纵使最后江邢夜是抱着江稚羽从直升机上跳下污染区,在进入污染区的那一刻,两人还是出现在了污染区的不同地方。
这是一座废弃小镇,各式各样的建筑物倾倒歪斜。有些房屋表面完好,内里却是一片空壳,倒塌的房梁在地上砸出一个大坑。有些房屋损坏严重,内部的破旧家具凌乱地堆在一起。
江稚羽挑了一个视野较好的高层塔屋,跑上房顶,打算先观察观察这个小镇的情况。
废弃小镇似乎已经被遗忘许久,破旧的房屋门窗紧闭,寂静无声,断壁残垣孤零零地立着,只有风摇动各种门板窗板传来的吱呀声。大街上散落着朽木碎石,杂草从石块的裂缝中凌乱地生长起来,格外荒凉。
在不远处的墙壁后,江稚羽瞧见一个正在移动的物体。
定睛,一柄移动的长戟。
两端的戟锋锐过刀片,顶部的戟头比钢针还尖锐,这若是被捅到,少说也要多一个窟窿出来。
江稚羽换了个窗户,看见那柄移动的戟缓缓地经过墙壁,转角处,拿着戟的生物终于显现。江稚羽一瞧,竟格外熟悉,熟悉得令人无语。
是鱼头人。它们拿着长戟。
这个污染区跟刚刚那个离得近,理解。
两颗死鱼眼好像没有聚焦的地方,眼睁睁地朝着天,呆头呆脑的,三两个鱼头人相遇,也是直挺挺地朝对方撞去,然后调转方向继续巡逻。感觉大脑已完全萎缩,不太聪明的样子。
江稚羽从包里拿出几个榴弹,朝那几只鱼头人扔去。
爆炸声轰鸣,由于距离有限,只炸碎了两个离她较近的鱼头人,剩下一个残了一只手,却感受不到痛苦一般。另手仍旧握着长戟,步伐机械地走来。

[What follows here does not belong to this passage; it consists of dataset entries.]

==> inputs of 05-22 <==
// top
module top (
    input  logic        clk,
    input  logic        reset,
    input  logic [31:0] instr,
    output logic [31:0] result
);
make LEC_CHECK=0 CAP_MARGIN=20 CORE_MARGIN=2 CORE_UTILIZATION=59 SLEW_MARGIN=20 finish   # period 240.0 ns
run.sh (not shown) runs the stock make flow with config.mk's settings and CLKGATE_MAP_FILE=.
==> 10-20: changes against 05-22 <==
--- a/flow/config.mk
+++ b/flow/config.mk
@@ -7,5 +7,15 @@
 export LEC_CHECK = 0
+export ABC_AREA = 0
 export CAP_MARGIN = 20
+export CELL_PAD_IN_SITES_DETAIL_PLACEMENT = 1
+export CELL_PAD_IN_SITES_GLOBAL_PLACEMENT = 1
 export CORE_MARGIN = 2
-export CORE_UTILIZATION = 59
+export CORE_UTILIZATION = 61
+export CTS_CLUSTER_DIAMETER = 397
+export CTS_CLUSTER_SIZE = 17
+export GPL_ROUTABILITY_DRIVEN = 0
+export GPL_TIMING_DRIVEN = 0
+export MIN_ROUTING_LAYER = met1
+export SETUP_SLACK_MARGIN = 5.0
 export SLEW_MARGIN = 20
+export TNS_END_PERCENT = 25
==> flow/constraint.sdc (replaced) <==
create_clock -name core_clock -period 250.0 [get_ports {clk}]
set_input_delay 50.0000 -clock core_clock [delete_from_list [all_inputs] [get_ports {clk}]]
set_output_delay 50.0000 -clock core_clock [all_outputs]
set_load 0.01 [all_outputs]
==> impl_metrics.csv <==
group,metric,value,unit
floorplanning,core_area,0.181,mm²
run_status,outcome,"aborted with a tool error",
run_status,error_that_ended_the_run,"[ERROR GRT-0116] Global routing finished with congestion. Check the congestion regions in the DRC Viewer.",
run_status,last-stage-reached,"global routing",
placed_design,io_buffers,53,
The numbers above come from 10-20.
## v15
==> flow/design.v (excerpt) <==
module apb_ram (
  input presetn,
  input pclk,
  input psel,
  input penable,
  input pwrite,
  input [31:0] paddr, pwdata,
  output reg [31:0] prdata,
  output reg pready, pslverr
);
For scale: roughly 3500 cells after synthesis, roughly 47000 um^2 of cells after synthesis.
clock: 1.35 ns
lec_check: 0
abc_area: 0
cap_margin: 20
core_margin: 2
core_utilization: 70
cts_cluster_size: 16
setup_slack_margin: 0.4
slew_margin: 20
run.sh (not shown) runs the stock make flow with config.mk's settings and CLKGATE_MAP_FILE=.
Every stage of v15 finished as expected; the final checks, on the other hand, flagged negative hold slack, negative setup slack, which means the layout fails.
What v26 does differently from v15 at the input level:
==> flow/config.mk <==
export PLATFORM = sky130hd
export DESIGN_NAME = apb_ram
export DESIGN_NICKNAME = apb_ram
export VERILOG_FILES = /design/flow/design.v
export SDC_FILE = /design/flow/constraint.sdc
export NUM_CORES = 4
export LEC_CHECK = 0
export CAP_MARGIN = 20
export CORE_MARGIN = 2
export CORE_UTILIZATION = 40
export SLEW_MARGIN = 20
==> flow/constraint.sdc <==
create_clock -name core_clock -period 2.36 [get_ports {pclk}]
set_input_delay 0.4720 -clock core_clock [delete_from_list [all_inputs] [get_ports {pclk}]]
set_output_delay 0.4720 -clock core_clock [all_outputs]
set_load 0.01 [all_outputs]
==> comparison <==
- Final routed wirelength across all metal layers on v26 is down relative to v15.
- Diff v15..v26 | number of synthesized flops with an enable pin | unchanged
- v26 reports a lower amount of wire on met3 after detailed routing than v15 does.
- Summary of the comparison: depth of the most critical reg-to-reg path is lower in v26, relative to v15.
- [compare] base=v15 new=v26: global-route usage over all layers now smaller, floorplan die area now larger, combinational power share now smaller.
- Per the comparison of v26 with v15, pin slew with the least headroom to its limit now sits lower, met2 layer wire length in the routed design went down by 2.7 mm.
- v15 and v26: one clean run, v26; the rest did not finish clean.
- In v15 the implementation ran to completion but is not tape-out ready, as the final checks report negative hold slack, negative setup slack.
#### Input delta (v45 over v26)
-- flow/config.mk --
<<< v26, line 7
export LEC_CHECK = 0
export CAP_MARGIN = 20
export CORE_MARGIN = 2
export CORE_UTILIZATION = 40
export SLEW_MARGIN = 20
>>> v45, line 7
export LEC_CHECK = 0
export CAP_MARGIN = 20
export CELL_PAD_IN_SITES_GLOBAL_PLACEMENT = 0
export CORE_MARGIN = 2
export CORE_UTILIZATION = 67
export GPL_TIMING_DRIVEN = 1
export HOLD_SLACK_MARGIN = -0.07
export SLEW_MARGIN = 40
==> flow/constraint.sdc <==
create_clock -name core_clock -period 1.4 [get_ports {pclk}]
set_input_delay 0.2800 -clock core_clock [delete_from_list [all_inputs] [get_ports {pclk}]]
set_output_delay 0.2800 -clock core_clock [all_outputs]
set_load 0.01 [all_outputs]
==> comparison <==
- Complete run, failing final checks: v45, reason negative setup slack.
- Mean number of vias per cell (lower): v26
- Comparing the two runs side by side, v45 comes out behind v26 on total design power.
- Changes observed in v45 relative to v26: end-of-flow core utilization higher, hold slack lower, least setup slack across all paths after layout lower, first-pass GRT wire length lower.
- Sequential power share: v26 and v45 compared, lower one is v26
- Between v26 and v45, worst vdd rail ir drop increased.
- Going from v26 to v45, the number of diodes was found to have gone up by 5.
- Going from v26 to v45, fraction of area in non-clock buffers grows by 3.6 points.
- v45 vs v26: via count up in v45
### v45 -> v34
==> flow/config.mk <==
export PLATFORM = sky130hd
export DESIGN_NAME = apb_ram
export DESIGN_NICKNAME = apb_ram
export VERILOG_FILES = /design/flow/design.v
export SDC_FILE = /design/flow/constraint.sdc
export NUM_CORES = 4
export LEC_CHECK = 0
export CAP_MARGIN = 20
export CORE_MARGIN = 2
export CORE_UTILIZATION = 71
export SLEW_MARGIN = 20
==> flow/constraint.sdc <==
create_clock -name core_clock -period 2.36 [get_ports {pclk}]
set_input_delay 0.4720 -clock core_clock [delete_from_list [all_inputs] [get_ports {pclk}]]
set_output_delay 0.4720 -clock core_clock [all_outputs]
set_load 0.01 [all_outputs]
Findings:
- v34 completed every stage of the flow, and the final layout passed the timing, design-rule and antenna checks.
- Going from v45 to v34, end-of-flow core utilization climbed 0.32 points, area taken by flip-flops and latches barely changed, wire length dropped about 12%, clock-cell share of area climbed 0.59 points.
- The lower fraction of area in non-clock buffers of v45 and v34 is in v34.
No activity file was given, so power comes from the tool's default toggle rates.
Setup of exp/yarrow:
## smul_q31
module smul_q31 (
    input  logic        clk,
    input  logic        reset,
    input  logic        go,
    input  logic [31:0] left,
    input  logic [31:0] right,
    output logic [31:0] out,
    output logic        done
);
Size: ~4,000 cells after synthesis, roughly 98 flip-flops, ~100 I/O pins, roughly 38,000 µm² of cells after synthesis.
clock: 7.08 ns
lec_check: 0
cap_margin: 5
core_aspect_ratio: 0.72
core_margin: 2
core_utilization: 72
cts_cluster_size: 41
hold_slack_margin: -0.1
max_routing_layer: met4
setup_slack_margin: 0.39
slew_margin: 20
run.sh (not shown) runs the stock make flow with config.mk's settings and CLKGATE_MAP_FILE=.
exp/yarrow ran in full, but the layout does not pass; the checks complain about setup timing.
P:
Design pcie_pio_ctrl, start of the top module:
module pcie_pio_ctrl (
  input          clk,
  input          reset,
  input          tvalid,
  input  [63:0]  tdata,
  output         tready,
  input  [7:0]   tstrb,
  input  [21:0]  tuser,
  input          tlast,
  output [7:0]   cfg_addr,
  output [31:0]  cfg_wr_data,
  output         cfg_rd_cmd,
  output         cfg_wr_cmd,
  input  [31:0]  cfg_rd_data,
  input          cfg_valid,
  output         fifo0_wr_cmd,
  output [131:0] fifo0_wr_data,
  input          fifo0_empty_flag,
  input          fifo0_full_flag,
  input          fifo0_prog_full_flag,
  input          fifo1_full_flag,
  input          fifo1_empty_flag,
  output         fifo1_rd_cmd,
  input  [131:0] fifo1_rd_data,
  input  [7:0]   cfg_bus_number,
  input  [4:0]   cfg_device_number,
  input  [2:0]   cfg_function_number,
  input          lnk_up,
  input          cfg_to_turnoff,
  output         cfg_to_turnoff_ok,
  output         tx_tvalid,
  output [63:0]  tx_tdata,
  input          tx_tready,
  output [7:0]   tx_tstrb,
  output         tx_tlast
);
Settings: LEC_CHECK=0, ABC_AREA=0, CAP_MARGIN=20, CELL_PAD_IN_SITES_DETAIL_PLACEMENT=0, CORE_ASPECT_RATIO=0.91, CORE_MARGIN=2, CORE_UTILIZATION=70, CTS_CLUSTER_DIAMETER=57, CTS_CLUSTER_SIZE=41, GPL_TIMING_DRIVEN=1, HOLD_SLACK_MARGIN=-0.1, PLACE_DENSITY=0.63, SETUP_SLACK_MARGIN=0.69, SLEW_MARGIN=20, TNS_END_PERCENT=90; clock period 2.84 ns.
run.sh (not shown) runs the stock make flow with config.mk's settings and CLKGATE_MAP_FILE=.
### P -> Q
==> flow/config.mk <==
export PLATFORM = sky130hd
export DESIGN_NAME = pcie_pio_ctrl
export DESIGN_NICKNAME = pcie_pio_ctrl
export VERILOG_FILES = /design/flow/design.v
export SDC_FILE = /design/flow/constraint.sdc
export NUM_CORES = 4
export LEC_CHECK = 0
export ABC_AREA = 0
export CAP_MARGIN = 20
export CELL_PAD_IN_SITES_DETAIL_PLACEMENT = 0
export CORE_ASPECT_RATIO = 1.67
export CORE_MARGIN = 2
export CORE_UTILIZATION = 72
export GPL_TIMING_DRIVEN = 1
export PLACE_DENSITY_LB_ADDON = 0.0
export SETUP_SLACK_MARGIN = 2.21
export SLEW_MARGIN = 20
export TNS_END_PERCENT = 90
==> flow/constraint.sdc <==
create_clock -name core_clock -period 7.44 [get_ports {clk}]
set_input_delay 1.4880 -clock core_clock [delete_from_list [all_inputs] [get_ports {clk}]]
set_output_delay 1.4880 -clock core_clock [all_outputs]
set_load 0.01 [all_outputs]
==> results <==
- Re final-layout worst hold slack: P was lower than Q.
- Of the two values seen for worst-path cell with the longest stage delay, o21ai_2 was produced by Q and or4_4 by P.
- Q: met3 wirelength from detailed routing is about 36% lower than what P reported.
- From P to Q the numbers moved as follows: final wirelength dropped about 14%; sum of met2 wire segment lengths after detailed routing -7900 um.
- Q finished all stages; the layout is clean.
- Looking at the reports, P completed the entire flow and the layout it produced met the timing, DRC and antenna checks.
What R does differently from Q at the input level:
diff --git a/flow/config.mk b/flow/config.mk
--- a/flow/config.mk
+++ b/flow/config.mk
@@ -11,8 +11,7 @@
 export CORE_ASPECT_RATIO = 1.67
 export CORE_MARGIN = 2
-export CORE_UTILIZATION = 72
+export CORE_UTILIZATION = 64
 export GPL_TIMING_DRIVEN = 1
-export PLACE_DENSITY_LB_ADDON = 0.0
-export SETUP_SLACK_MARGIN = 2.21
+export PLACE_DENSITY_LB_ADDON = 0.02
 export SLEW_MARGIN = 20
 export TNS_END_PERCENT = 90
==> flow/constraint.sdc <==
create_clock -name core_clock -period 2.84 [get_ports {clk}]
set_input_delay 0.5680 -clock core_clock [delete_from_list [all_inputs] [get_ports {clk}]]
set_output_delay 0.5680 -clock core_clock [all_outputs]
set_load 0.01 [all_outputs]
Notes after the runs:
Comparing final design utilization for R and Q, the bigger number came from Q.
R against Q: number of levels the H-tree was split into has increased; pin count of the biggest net entering global routing went down by 42%.
Changes in S relative to R:
==> flow/config.mk <==
export PLATFORM = sky130hd
export DESIGN_NAME = pcie_pio_ctrl
export DESIGN_NICKNAME = pcie_pio_ctrl
export VERILOG_FILES = /design/flow/design.v
export SDC_FILE = /design/flow/constraint.sdc
export NUM_CORES = 4
export LEC_CHECK = 0
export CAP_MARGIN = 20
export CORE_MARGIN = 2
export CORE_UTILIZATION = 19
export SLEW_MARGIN = 20
==> flow/constraint.sdc <==
create_clock -name core_clock -period 13.2 [get_ports {clk}]
set_input_delay 2.6400 -clock core_clock [delete_from_list [all_inputs] [get_ports {clk}]]
set_output_delay 2.6400 -clock core_clock [all_outputs]
set_load 0.01 [all_outputs]
==> results <==
- In S the clock network power share turned out 3.0 points higher than in R.
- Taking R as the reference, in S share of total power in combinational logic down 0.2 points, final cell count without fillers up 2805, routed wire length up 13%, core region area up 0.22 sq mm.
- Post-layout period usage of the worst path for S is lower than for R.
- Critical path data required time, S and R: higher on S
- Of S and R, R shows the higher register share of total power, with S below it.
- Count of hold-fix buffers inserted at cts came out exactly the same in S and R.
- Looking only at clock network area share, and setting everything else aside, the higher value of S and R goes to S.
[inputs] T vs S
diff --git a/flow/config.mk b/flow/config.mk
--- a/flow/config.mk
+++ b/flow/config.mk
@@ -6,6 +6,7 @@
 export NUM_CORES = 4
 export LEC_CHECK = 0
+export ABC_AREA = 1
 export CAP_MARGIN = 20
 export CORE_MARGIN = 2
-export CORE_UTILIZATION = 19
+export CORE_UTILIZATION = 57
 export SLEW_MARGIN = 20
==> flow/constraint.sdc <==
create_clock -name core_clock -period 5.95 [get_ports {clk}]
set_input_delay 1.1900 -clock core_clock [delete_from_list [all_inputs] [get_ports {clk}]]
set_output_delay 1.1900 -clock core_clock [all_outputs]
set_load 0.01 [all_outputs]
### Flow results
Relative to S, met1 layer usage reported by global route has increased by 28 points in T.
Summary of T over S: maximum fanout along the worst path picked up an extra about 160%, netlist area before placement rose by 0.0019 sq mm.
T against S: wire length on met3 rose by 3.2%, number of tap instances fell by 66%, count of placed standard cells in the final layout, fillers left out fell by 8.4%, number of placed cells counting well taps fell by about 9%.
In T, the wire length of the first global-routing pass came out 14000 um below the value in S.
Summary of the comparison: wire length on met2 is lower in T, relative to S.
Setup slack: T less than S
Diff S..T | total number of sequential cells | unchanged

========
Starting RTL as in the previous note.
Settings: LEC_CHECK=0, ABC_AREA=0, CAP_MARGIN=20, CELL_PAD_IN_SITES_DETAIL_PLACEMENT=0, CORE_ASPECT_RATIO=1.67, CORE_MARGIN=2, CORE_UTILIZATION=72, CTS_CLUSTER_DIAMETER=66, GPL_TIMING_DRIVEN=1, PLACE_DENSITY_LB_ADDON=0.02, SETUP_SLACK_MARGIN=0.69, SLEW_MARGIN=20, TNS_END_PERCENT=90; clock period 2.87 ns.
Edit:
==> flow/config.mk (replaced) <==
export PLATFORM = sky130hd
export DESIGN_NAME = pcie_pio_ctrl
export DESIGN_NICKNAME = pcie_pio_ctrl
export VERILOG_FILES = /design/flow/design.v
export SDC_FILE = /design/flow/constraint.sdc
export NUM_CORES = 4
export LEC_CHECK = 0
export CAP_MARGIN = 20
export CORE_MARGIN = 2
export CORE_UTILIZATION = 72
export SETUP_SLACK_MARGIN = -0.28
export SLEW_MARGIN = 20
==> flow/constraint.sdc (replaced) <==
create_clock -name core_clock -period 2.81 [get_ports {clk}]
set_input_delay 0.5620 -clock core_clock [delete_from_list [all_inputs] [get_ports {clk}]]
set_output_delay 0.5620 -clock core_clock [all_outputs]
set_load 0.01 [all_outputs]
Result: With this change the flow finished but fails on setup timing; worst setup slack is worse by 0.18 ns; final area came out lower by 4.1%; combinational power came out lower by about 10%.

========
pcie_pio_ctrl again, from the RTL that the note above started with.
==> flow/config.mk <==
export PLATFORM = sky130hd
export DESIGN_NAME = pcie_pio_ctrl
export DESIGN_NICKNAME = pcie_pio_ctrl
export VERILOG_FILES = /design/flow/design.v
export SDC_FILE = /design/flow/constraint.sdc
export NUM_CORES = 4
export LEC_CHECK = 0
export CAP_MARGIN = 20
export CORE_MARGIN = 2
export CORE_UTILIZATION = 72
export CTS_CLUSTER_DIAMETER = 262
export CTS_CLUSTER_SIZE = 94
export PLACE_DENSITY = 0.41
export SETUP_SLACK_MARGIN = 0.83
export SLEW_MARGIN = 20
==> flow/constraint.sdc <==
create_clock -name core_clock -period 2.81 [get_ports {clk}]
set_input_delay 0.5620 -clock core_clock [delete_from_list [all_inputs] [get_ports {clk}]]
set_output_delay 0.5620 -clock core_clock [all_outputs]
set_load 0.01 [all_outputs]
The baseline aborted during 5_1_grt (ODB-0269).
Then changed:
Settings changed: CTS_CLUSTER_DIAMETER 262 to 400, CTS_CLUSTER_SIZE 94 to 10, PLACE_DENSITY 0.41 to not set, PLACE_DENSITY_LB_ADDON set to 0.07, SETUP_SLACK_MARGIN 0.83 to 0.44.
Now the flow finished with negative setup slack left. Area after synthesis stays the same. Die area is unchanged. Synthesized cell count does not change.
Then changed:
Settings changed: CORE_UTILIZATION 72 to 66, CTS_CLUSTER_DIAMETER 400 to not set, CTS_CLUSTER_SIZE 10 to not set, PLACE_DENSITY_LB_ADDON 0.07 to not set, SETUP_SLACK_MARGIN 0.44 to 0.72.
What happened: With this change the flow passed the timing, DRC and antenna checks; maximum frequency grows by about 2.2%; synthesized area stays the same; final area increases by about 7%; global-route usage decreases by 3.5 points; total power went up by about 1.6%; routed wire length goes up by 22%; critical path depth went down by 2; count of clock-buffer cells in the layout went down by 34; non-clock buffer count climbs by 162; setup slack gains 0.061 ns.
Then changed:
Settings changed: CORE_UTILIZATION 66 to 70, CTS_CLUSTER_DIAMETER set to 329, CTS_CLUSTER_SIZE set to 23, SETUP_SLACK_MARGIN 0.72 to 0.5.
After rerunning:
- non-clock buffer count goes down by 179
- via count goes down by 13%
- total power goes down by 19%
- clock-buffer cell count decreases by 84
- critical path depth came out higher by 3
- sequential power stays flat
- register-to-register slack gains 0.31 ns
- setup slack is better by 0.31 ns
- hold slack degrades by 0.12 ns
Then changed:
Settings changed: CORE_UTILIZATION 70 to 72, CTS_CLUSTER_DIAMETER 329 to not set, CTS_CLUSTER_SIZE 23 to 14, SETUP_SLACK_MARGIN 0.5 to 0.73.
With this change the flow finished but failed the layout checks on negative setup slack.
Maximum frequency is lower by 28%.
Worst setup slack degrades by 0.94 ns.
Area after synthesis is unchanged.
Clock-buffer cell count is higher by 68.

========
== run 5 ==
pcie_pio_ctrl again, from the RTL that the note above started with.
clock: 7.44 ns
lec_check: 0
abc_area: 0
cap_margin: 0
cell_pad_in_sites_detail_placement: 0
core_aspect_ratio: 1.67
core_margin: 2
core_utilization: 72
cts_cluster_size: 52
gpl_timing_driven: 1
hold_slack_margin: 0.3
place_density_lb_addon: 0.0
setup_slack_margin: 2.21
slew_margin: 20
tns_end_percent: 90
Edits applied to the flow inputs when going from run 5 to run 2:
Settings: CTS_CLUSTER_SIZE: 52 -> unset; HOLD_SLACK_MARGIN: 0.3 -> 0.27; CAP_MARGIN: 0 -> 15.
### Flow results
Going from run 5 to run 2, first-iteration DRC count neither gained nor lost much; area of the multi-input gates held steady; number of multi-input logic gates has remained practically unchanged. Summary of run 2 over run 5: core utilization shows no meaningful change; clock network fraction of total power was more or less identical; critical path depth has remained practically unchanged. Run 5 -> run 2: last weighted congestion value of the routability-driven placer delta 0, exact match. From run 2 to run 5, maximum root-to-sink buffer count did not move at all.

江稚羽又拿出手枪,朝那只走来的鱼头人开了三枪。她没怎么受过枪械训练,只有第三发子弹才击中那只鱼头人。子弹没入它的身体里,却是直挺挺地钉进去,像打入一块死物。
鱼头人仍旧睁着充满淡淡死感的鱼眼,照常巡着。
好蠢。
江稚羽腹诽,要是被这么蠢头蠢脑的异形打趴,她会被他哥嘲笑很久的。
她想起那名哨兵说的话,遂想验证一下是不是呼吸引发攻击的结论,恰逢那只鱼头人正在朝这里挪来,江稚羽下了楼。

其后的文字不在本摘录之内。